What happens when the crowds stop cheering? In "The Silent Season of a Hero: The Sports Writing of Gay Talese" (Walker, 308 pages, $16), Talese takes this trite question and gives serious consideration to the arc of sports stardom. His profiles of sports figures -- published over a period of 45 years -- offer us vivid emotional close-ups. Here, right before us, are legendary sports figures: Joltin' Joe DiMaggio! The Brown Bomber! Ali! Talese's keen observation of details, his natural empathy and his privileged access make for essays that kept me solidly entertained.

Talese has been frequently credited with inaugurating "new journalism," bringing features of fictional storytelling to his reportage. Drawing from his literary models -- Hemingway, Fitzgerald and Irwin Shaw -- Talese writes in a minor key, depicting scenes of nostalgia and loss. Consider for instance, the first paragraph of his piece on the 1979 Yankee team: "Going nowhere in the American League, but going first-class, the Yankees last week boarded a chartered jet at La Guardia Airport and flew into the chilly Midwest to play with diminished passion a summer game as autumn approached." It's Fitzgerald's "Winter Dreams" as a Yankees road trip.

Talese is attracted to vulnerability, and many of his best pieces describe icons who are damaged or down. So we meet DiMaggio attending Mickey Mantle Day at Yankee Stadium, smoking cigarettes in the dugout and avoiding the glad-handing of Sen. Robert Kennedy, whom he detested. At the 1999 women's World Cup, the writer's interest is not with Mia Hamm or Brandi Chastain (of sports bra fame), the American stars. Rather, his attention is caught by Liu Ying, the Chinese player whose missed penalty shot cost China the gold. As he says in a letter to his editor, "I've always found losers' locker rooms ... [to be] learning experiences."
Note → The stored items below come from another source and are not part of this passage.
**config.mk**
```make
export PLATFORM = sky130hd
export DESIGN_NAME = ser_status_top
export DESIGN_NICKNAME = d
export VERILOG_FILES = /design/src/inc/ser_pkg.sv /design/src/hdl/ser_status_top.sv /design/src/hdl/ser_group.sv
export SDC_FILE = /design/constraint.sdc
export NUM_CORES = 1
export LEC_CHECK = 0
export ABC_CLOCK_PERIOD_IN_PS = 6400
export BUFFER_PORTS_ARGS = -buffer_cell sky130_fd_sc_hd__buf_2
export CAP_MARGIN = 20
export CORE_ASPECT_RATIO = 0.9
export CORE_UTILIZATION = 40
export CTS_CLUSTER_DIAMETER = 80
export DETAILED_ROUTE_END_ITERATION = 10
export PLACE_DENSITY = 0.58
export RECOVER_POWER = 50
export SLEW_MARGIN = 20
export SYNTH_ARGS = -nofsm -noshare
export SYNTH_HDL_FRONTEND = slang
export SYNTH_SLANG_ARGS = --single-unit
```
**constraint.sdc**
```tcl
create_clock -name ref_clk -period 6.4 [get_ports ref_clk]
set_clock_uncertainty 0.05 [all_clocks]
set_input_delay 0.64 -clock ref_clk [delete_from_list [all_inputs] [get_ports ref_clk]]
set_output_delay 0.64 -clock ref_clk [all_outputs]
set_load 0.005 [all_outputs]
```
**src/inc/ser_pkg.sv**
```systemverilog
// Constants and carrier types for the status event reporting block
package ser_pkg;
    // ----------------------------------------
    // Sizes
    // ----------------------------------------
    localparam int DATA_W = 16;
    localparam int ADDR_W = 8;
    localparam int NUM_GRP = 2;
    localparam int QUEUE_DEPTH = 8;
    localparam int QIDX_W = 3;
    localparam int QCNT_W = 4;
    localparam int GRP_SEL_BIT = 5;

    // ----------------------------------------
    // Register map
    // ----------------------------------------
    localparam logic [4:0] OFS_EVENT = 5'h00;
    localparam logic [4:0] OFS_COND = 5'h04;
    localparam logic [4:0] OFS_PTR = 5'h08;
    localparam logic [4:0] OFS_NTR = 5'h0C;
    localparam logic [4:0] OFS_ENAB = 5'h10;
    localparam logic [1:0] AREA_GROUPS = 2'h0;
    localparam logic [7:0] OFS_GRP_OPER = 8'h00;
    localparam logic [7:0] OFS_GRP_QUES = 8'h20;
    localparam logic [7:0] OFS_PRESET = 8'h40;
    localparam logic [7:0] OFS_QUEUE_NEXT = 8'h44;
    localparam logic [7:0] OFS_SYS_ERROR = 8'h48;
    localparam logic [7:0] OFS_INSTR_RESET = 8'h4C;
    localparam logic [7:0] OFS_QUEUE_COUNT = 8'h50;

    // ----------------------------------------
    // Values
    // ----------------------------------------
    localparam logic [15:0] PTR_PRESET = 16'hFFFF;
    localparam logic [15:0] NTR_PRESET = 16'h0000;
    localparam logic [15:0] ENAB_PRESET = 16'h0000;
    localparam logic [15:0] FILTER_WMASK = 16'h7FFF;
    localparam logic [15:0] NO_ERROR = 16'h0000;
    localparam logic [15:0] READ_ZERO = 16'h0000;

    // ----------------------------------------
    // Carriers
    // ----------------------------------------
    typedef struct packed {
        logic [15:0] ptr;
        logic [15:0] ntr;
        logic [15:0] enab;
    } ser_filter_type;

    typedef struct packed {
        logic wr_ptr;
        logic wr_ntr;
        logic wr_enab;
        logic preset;
        logic read_event;
        logic [15:0] wdata;
    } ser_grp_req_type;

    typedef struct packed {
        logic valid;
        logic signed [15:0] code;
    } ser_err_type;
endpackage

```
**src/hdl/ser_status_top.sv**
```systemverilog
// Status event reporting top: register port, two status groups, error queue
//
// Chosen here: the address-and-strobe port and the register offsets.
`timescale 1ns/1ps
// ----------------------------------------
// Notes on behaviour
// RULE1: Instrument reset leaves all status state alone
// RULE2: Event read returns contents then clears
// RULE3: Condition read is live and side-effect free
// RULE4: Positive filter enables zero-to-one detection
// RULE5: Negative filter enables one-to-zero detection
// RULE6: Enable mask selects events for summary
// RULE7: Preset fills positive filters with ones
// RULE8: Preset clears negative filters
// RULE9: Preset clears both enable masks
// RULE10: Queue read pops the oldest entry
// RULE11: Entries hold signed error numbers
// RULE12: Empty queue reads as zero
// RULE13: System error read equals queue read
// RULE14: Event latches until read
// RULE15: Summary is OR of masked events
// ----------------------------------------
module ser_status_top (
    input wire logic ref_clk, // System clock, 25 MHz
    input wire logic rst, // Synchronous reset, high
    input wire logic [7:0] reg_addr, // Register byte address
    input wire logic [15:0] reg_wdata, // Write data
    input wire logic reg_wr, // Write strobe
    input wire logic reg_rd, // Read strobe
    output logic [15:0] reg_rdata, // Read data, cycle after strobe
    input wire logic [15:0] oper_cond_pin, // Operation condition pins
    input wire logic [15:0] ques_cond_pin, // Questionable condition pins
    input wire ser_pkg::ser_err_type err_in, // Error report from local logic
    output logic oper_summary, // Operation summary bit
    output logic ques_summary, // Questionable summary bit
    output logic queue_nonempty // Error queue holds entries
);
    // ----------------------------------------
    // Condition synchronisers
    // ----------------------------------------
    logic [15:0] cond_meta_reg [ser_pkg::NUM_GRP];
    logic [15:0] cond_sync_reg [ser_pkg::NUM_GRP];
    logic [15:0] cond_pin [ser_pkg::NUM_GRP];

    assign cond_pin[0] = oper_cond_pin;
    assign cond_pin[1] = ques_cond_pin;

    // ----------------------------------------
    // Address decode
    // ----------------------------------------
    logic in_groups;
    logic [4:0] sub_ofs;
    logic rd_queue;
    logic do_preset;
    logic instr_reset;
    ser_pkg::ser_grp_req_type grp_req [ser_pkg::NUM_GRP];
    logic [15:0] grp_cond [ser_pkg::NUM_GRP];
    ser_pkg::ser_filter_type grp_filt [ser_pkg::NUM_GRP];
    logic [15:0] grp_event [ser_pkg::NUM_GRP];
    logic grp_summary [ser_pkg::NUM_GRP];

    assign in_groups = reg_addr[7:6] == ser_pkg::AREA_GROUPS;
    assign sub_ofs = reg_addr[4:0];
    assign do_preset = reg_wr && reg_addr == ser_pkg::OFS_PRESET;
    // Both query paths share one pop strobe
    assign rd_queue = reg_rd && (reg_addr == ser_pkg::OFS_QUEUE_NEXT
        || reg_addr == ser_pkg::OFS_SYS_ERROR); // RULE13
    // Accepted and ignored: status state is outside the instrument reset
    assign instr_reset = reg_wr && reg_addr == ser_pkg::OFS_INSTR_RESET; // RULE1

    genvar g;
    generate
        for (g = 0; g < ser_pkg::NUM_GRP; g++) begin : gen_grp
            logic sel;
            assign sel = in_groups && reg_addr[ser_pkg::GRP_SEL_BIT] == 1'(g);

            always_ff @(posedge ref_clk) begin
                if (rst) begin
                    cond_meta_reg[g] <= 16'h0000;
                    cond_sync_reg[g] <= 16'h0000;
                end else begin
                    cond_meta_reg[g] <= cond_pin[g];
                    cond_sync_reg[g] <= cond_meta_reg[g];
                end
            end

            always_comb begin
                grp_req[g].wr_ptr = reg_wr && sel && sub_ofs == ser_pkg::OFS_PTR;
                grp_req[g].wr_ntr = reg_wr && sel && sub_ofs == ser_pkg::OFS_NTR;
                grp_req[g].wr_enab = reg_wr && sel && sub_ofs == ser_pkg::OFS_ENAB;
                grp_req[g].preset = do_preset;
                grp_req[g].read_event = reg_rd && sel && sub_ofs == ser_pkg::OFS_EVENT; // RULE2
                grp_req[g].wdata = reg_wdata;
            end

            ser_group u_group (
                .ref_clk(ref_clk),
                .rst(rst),
                .cond_s(cond_sync_reg[g]),
                .req(grp_req[g]),
                .cond_reg(grp_cond[g]),
                .filt_reg(grp_filt[g]),
                .event_reg(grp_event[g]),
                .summary_reg(grp_summary[g])
            );
        end
    endgenerate

    assign oper_summary = grp_summary[0];
    assign ques_summary = grp_summary[1];

    // ----------------------------------------
    // Error queue
    // ----------------------------------------
    // A report into a full queue is dropped unless a pop frees a slot in the same cycle, so older entries stay intact
    logic signed [15:0] queue_mem_reg [ser_pkg::QUEUE_DEPTH];
    logic [2:0] head_reg;
    logic [2:0] tail_reg;
    logic [3:0] count_reg;
    logic [3:0] count_next;
    logic do_pop;
    logic do_push;

    assign do_pop = rd_queue && count_reg != 4'h0; // RULE10 RULE12
    assign do_push = err_in.valid && (count_reg != 4'(ser_pkg::QUEUE_DEPTH) || do_pop);

    always_comb begin
        count_next = count_reg;
        if (do_push && !do_pop) begin
            count_next = 4'(count_reg + 4'h1);
        end else if (do_pop && !do_push) begin
            count_next = 4'(count_reg - 4'h1); // RULE10
        end
    end

    always_ff @(posedge ref_clk) begin
        if (rst) begin
            head_reg <= 3'h0;
            tail_reg <= 3'h0;
            count_reg <= 4'h0;
        end else begin
            if (do_pop) begin
                head_reg <= 3'(head_reg + 3'h1); // RULE10
            end
            if (do_push) begin
                tail_reg <= 3'(tail_reg + 3'h1);
            end
            count_reg <= count_next;
        end
    end

    always_ff @(posedge ref_clk) begin
        if (do_push) begin
            queue_mem_reg[tail_reg] <= err_in.code; // RULE11
        end
    end

    always_ff @(posedge ref_clk) begin
        if (rst) begin
            queue_nonempty <= 1'b0;
        end else begin
            queue_nonempty <= count_next != 4'h0;
        end
    end

    // ----------------------------------------
    // Read data
    // ----------------------------------------
    logic [15:0] rd_mux;
    logic [15:0] grp_rd [ser_pkg::NUM_GRP];

    always_comb begin
        for (int i = 0; i < ser_pkg::NUM_GRP; i++) begin
            unique case (sub_ofs)
                ser_pkg::OFS_EVENT: grp_rd[i] = grp_event[i]; // RULE2
                ser_pkg::OFS_COND: grp_rd[i] = grp_cond[i]; // RULE3
                ser_pkg::OFS_PTR: grp_rd[i] = grp_filt[i].ptr;
                ser_pkg::OFS_NTR: grp_rd[i] = grp_filt[i].ntr;
                ser_pkg::OFS_ENAB: grp_rd[i] = grp_filt[i].enab;
                default: grp_rd[i] = ser_pkg::READ_ZERO;
            endcase
        end
    end

    always_comb begin
        rd_mux = ser_pkg::READ_ZERO;
        if (in_groups) begin
            rd_mux = grp_rd[reg_addr[ser_pkg::GRP_SEL_BIT]];
        end else if (rd_queue) begin
            rd_mux = (count_reg == 4'h0) ? ser_pkg::NO_ERROR : queue_mem_reg[head_reg]; // RULE12 RULE13
        end else if (reg_addr == ser_pkg::OFS_QUEUE_COUNT) begin
            rd_mux = {12'h000, count_reg};
        end
    end

    always_ff @(posedge ref_clk) begin
        if (rst) begin
            reg_rdata <= 16'h0000;
        end else if (reg_rd) begin
            reg_rdata <= rd_mux;
        end else begin
            reg_rdata <= 16'h0000;
        end
    end

    logic cond_rd;
    logic evt_rd;
    logic count_rd;
    logic queue_full;
    logic addr_known;
    assign cond_rd = reg_rd && in_groups && sub_ofs == ser_pkg::OFS_COND;
    assign evt_rd = reg_rd && in_groups && sub_ofs == ser_pkg::OFS_EVENT;
    assign count_rd = reg_rd && reg_addr == ser_pkg::OFS_QUEUE_COUNT;
    assign queue_full = count_reg == 4'(ser_pkg::QUEUE_DEPTH);

    // Offsets that answer a read; the rest must read as zero
    always_comb begin
        addr_known = 1'b0;
        if (in_groups) begin
            addr_known = sub_ofs == ser_pkg::OFS_EVENT || sub_ofs == ser_pkg::OFS_COND
                || sub_ofs == ser_pkg::OFS_PTR || sub_ofs == ser_pkg::OFS_NTR || sub_ofs == ser_pkg::OFS_ENAB;
        end else begin
            addr_known = reg_addr == ser_pkg::OFS_QUEUE_NEXT || reg_addr == ser_pkg::OFS_SYS_ERROR
                || reg_addr == ser_pkg::OFS_QUEUE_COUNT;
        end
    end
endmodule

```
**src/hdl/ser_group.sv**
```systemverilog
// One status group: condition, transition filters, event latch, enable mask, summary
`timescale 1ns/1ps
module ser_group (
    input wire logic ref_clk, // System clock
    input wire logic rst, // Synchronous reset, high
    input wire logic [15:0] cond_s, // Synchronised live condition
    input wire ser_pkg::ser_grp_req_type req, // Decoded register request
    output logic [15:0] cond_reg, // Condition register
    output ser_pkg::ser_filter_type filt_reg, // Filters and enable mask
    output logic [15:0] event_reg, // Latched events
    output logic summary_reg // Summary bit for the status byte
);
    logic [15:0] hit;
    logic [15:0] event_next;

    // ----------------------------------------
    // Transition detection
    // ----------------------------------------
    always_comb begin
        hit = (cond_s & ~cond_reg & filt_reg.ptr) | (~cond_s & cond_reg & filt_reg.ntr); // RULE4 RULE5
        // A new event in the clearing cycle survives the read
        event_next = (req.read_event ? 16'h0000 : event_reg) | hit; // RULE2 RULE14
    end

    always_ff @(posedge ref_clk) begin
        if (rst) begin
            cond_reg <= 16'h0000;
        end else begin
            cond_reg <= cond_s;
        end
    end

    always_ff @(posedge ref_clk) begin
        if (rst) begin
            event_reg <= 16'h0000;
        end else begin
            event_reg <= event_next; // RULE14
        end
    end

    // ----------------------------------------
    // Filters and mask
    // ----------------------------------------
    always_ff @(posedge ref_clk) begin
        if (rst) begin
            filt_reg.ptr <= ser_pkg::PTR_PRESET;
            filt_reg.ntr <= ser_pkg::NTR_PRESET;
            filt_reg.enab <= ser_pkg::ENAB_PRESET;
        end else if (req.preset) begin
            filt_reg.ptr <= ser_pkg::PTR_PRESET; // RULE7
            filt_reg.ntr <= ser_pkg::NTR_PRESET; // RULE8
            filt_reg.enab <= ser_pkg::ENAB_PRESET; // RULE9
        end else begin
            if (req.wr_ptr) begin
                filt_reg.ptr <= req.wdata & ser_pkg::FILTER_WMASK; // RULE4
            end
            if (req.wr_ntr) begin
                filt_reg.ntr <= req.wdata & ser_pkg::FILTER_WMASK; // RULE5
            end
            if (req.wr_enab) begin
                filt_reg.enab <= req.wdata & ser_pkg::FILTER_WMASK; // RULE6
            end
        end
    end

    always_ff @(posedge ref_clk) begin
        if (rst) begin
            summary_reg <= 1'b0;
        end else begin
            summary_reg <= |(event_reg & filt_reg.enab); // RULE15
        end
    end
endmodule

```
==> results_dict.tcl, run 1 <==
set metrics [dict create \
    status "complete, but fails checks" \
    violations "max-capacitance violations, max-slew violations" \
    grt_util_all_layers 0.201 \
    cts_max_level 2 \
    place_hpwl_mm 23.6 \
    tightest_slew_ps 2710 \
    rows 66 \
    r2r_end "queue_mem_reg[4][2]" \
    critPathMaxFanout 57 \
    power.density_nw_per_um2 304 \
    syn2layout_area_growth_pct 14.4 \
    cp.required_ps 6800 \
    peakVddDrop_uv 153 \
    synth.distinct_cells 57 \
    gp_congestion 0.795 \
    insertion_delay_ps 550 \
    wl_per_cell_um 20.1 \
    crit_arrival_ps 4350 \
    largest_reg_flops 128 \
    final_net_count 1446 \
    r2r_slack_ps 3600 \
    finalPower_mw 5.16 \
    antenna_found_initial 1 \
    ys_seq_area_frac 0.599 \
    drc 0 \
    synth_cells 1297 \
    p_leak_nw 6.16 \
    hp-class "input pin to register" \
    overflow 0 \
    drtAntennaViolNets 0 \
    endpoint_kind "register" \
    vias 9967 \
    die-area_sq_um 37900 \
    cts_tree "done" \
    syn_nets 1378 \
    drt_iter0_drc 671 \
    ys_warn_count 0 \
    slew_headroom -0.805 \
    clk_path_buf_depth 3 \
    max_freq_ghz 0.253 \
    cts_root_buffer "clkbuf_16" \
    slew_violations 91 \
    yosys_most_used_dff "dfxtp_1" \
    drv_cap 2 \
    place.port_buffers 94 \
    place_inst 1798 \
    ios 96 \
    synth-edff-count 128 \
    layout-drive-gt1-share 0.151 \
    routed_wl_mm 37.6 \
    hold_start "oper_cond_pin[13]" \
    post-route-period-util 0.618 \
    finalHoldViolCount 0 \
    cts_made_buffers 41 \
    clk_pin_slew_ps 60 \
    cts_setup_buffers 0 \
    cts_hold_buf 0 \
    nFillCells 3334 \
    final_critical_path_setup_slack_ps 2450 \
    cts_resized 0 \
    finalSetupViolations 0 \
    finalSetupTns_ps 0 \
    hold_path_end "cond_meta_reg[0][13]" \
    dp_slack_ps 2870 \
    start_kind "input pin" \
    min_period_ps 3950 \
    grt_start_max_net_pins 61 \
    crit_type "input pin to register" \
    dr.pass1.iters 7 \
    crit_path_start "rst" \
    syn_area_sq_um 14800 \
    viasPerCell 5.32 \
    reg2reg_from "count_reg[0]" \
    multi_input_area_sq_um 5620 \
    grt_pass1_vias 9433 \
    fin_util 0.467 \
    ys_ff_latch 380 \
    r2r_cells 7 \
    fp.coreArea_sq_um 36300 \
    start_util 0.408 \
    hold_depth 2 \
    final_cells 1874 \
    syn_area_per_cell_sq_um 11.4 \
    die_h_um 185 \
    die_width_um 205 \
    rsz0062_at_grt "no" \
    regArea_sq_um 8890 \
    async_reset_ff_frac 0 \
    grt_pass1_wl_mm 57.1 \
    clock_sinks 380 \
]
## report_power, final
group / total (mW) / switching, mW / internal, mW / leakage [nW]
registers: 2.60 / 0.0395 / 2.56 / 3.22
clock network: 2.29 / 0.941 / 1.35 / 0.651
logic: 0.271 / 0.166 / 0.105 / 2.29
total: 5.16 / 1.15 / 4.02 / 6.16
But it is boxers, when they are out of the ring, who really fascinate Talese. The final essay in the collection, "Ali in Havana," takes us to a "historic" 1996 meeting with Castro. Ali's plane is bringing a planeload of medical supplies to Cuban hospitals and clinics, and the Cuban leader is eager to meet him. Yet this is a dinner date with no food, everyone is tired and the conversation is strained. Parkinson's prevents Ali from saying much and there is a tension between Cuban heavyweight champion Teofilo Stevenson and Castro. Talese does a superb job of bringing this odd, uncomfortable meeting to life, of humanizing these larger-than-life figures.

This is an impressive collection and baby-boomer readers will especially appreciate it. It deserves a better editing job, though. The articles from Talese's days as a sports reporter on the Ocean City Sentinel-Ledger could easily be cut, as could the barely legible photocopy of one of the essay drafts. This said, Talese's later and longer pieces offer the reader the chance to see Joe Louis through the eyes of his affectionate ex-wives, to share Floyd Patterson's training quarters before and after he is KO'd by Sonny Liston, and to stand in the dugout during a major league beanball feud.

Tom Zelman teaches English at the College of St. Scholastica in Duluth.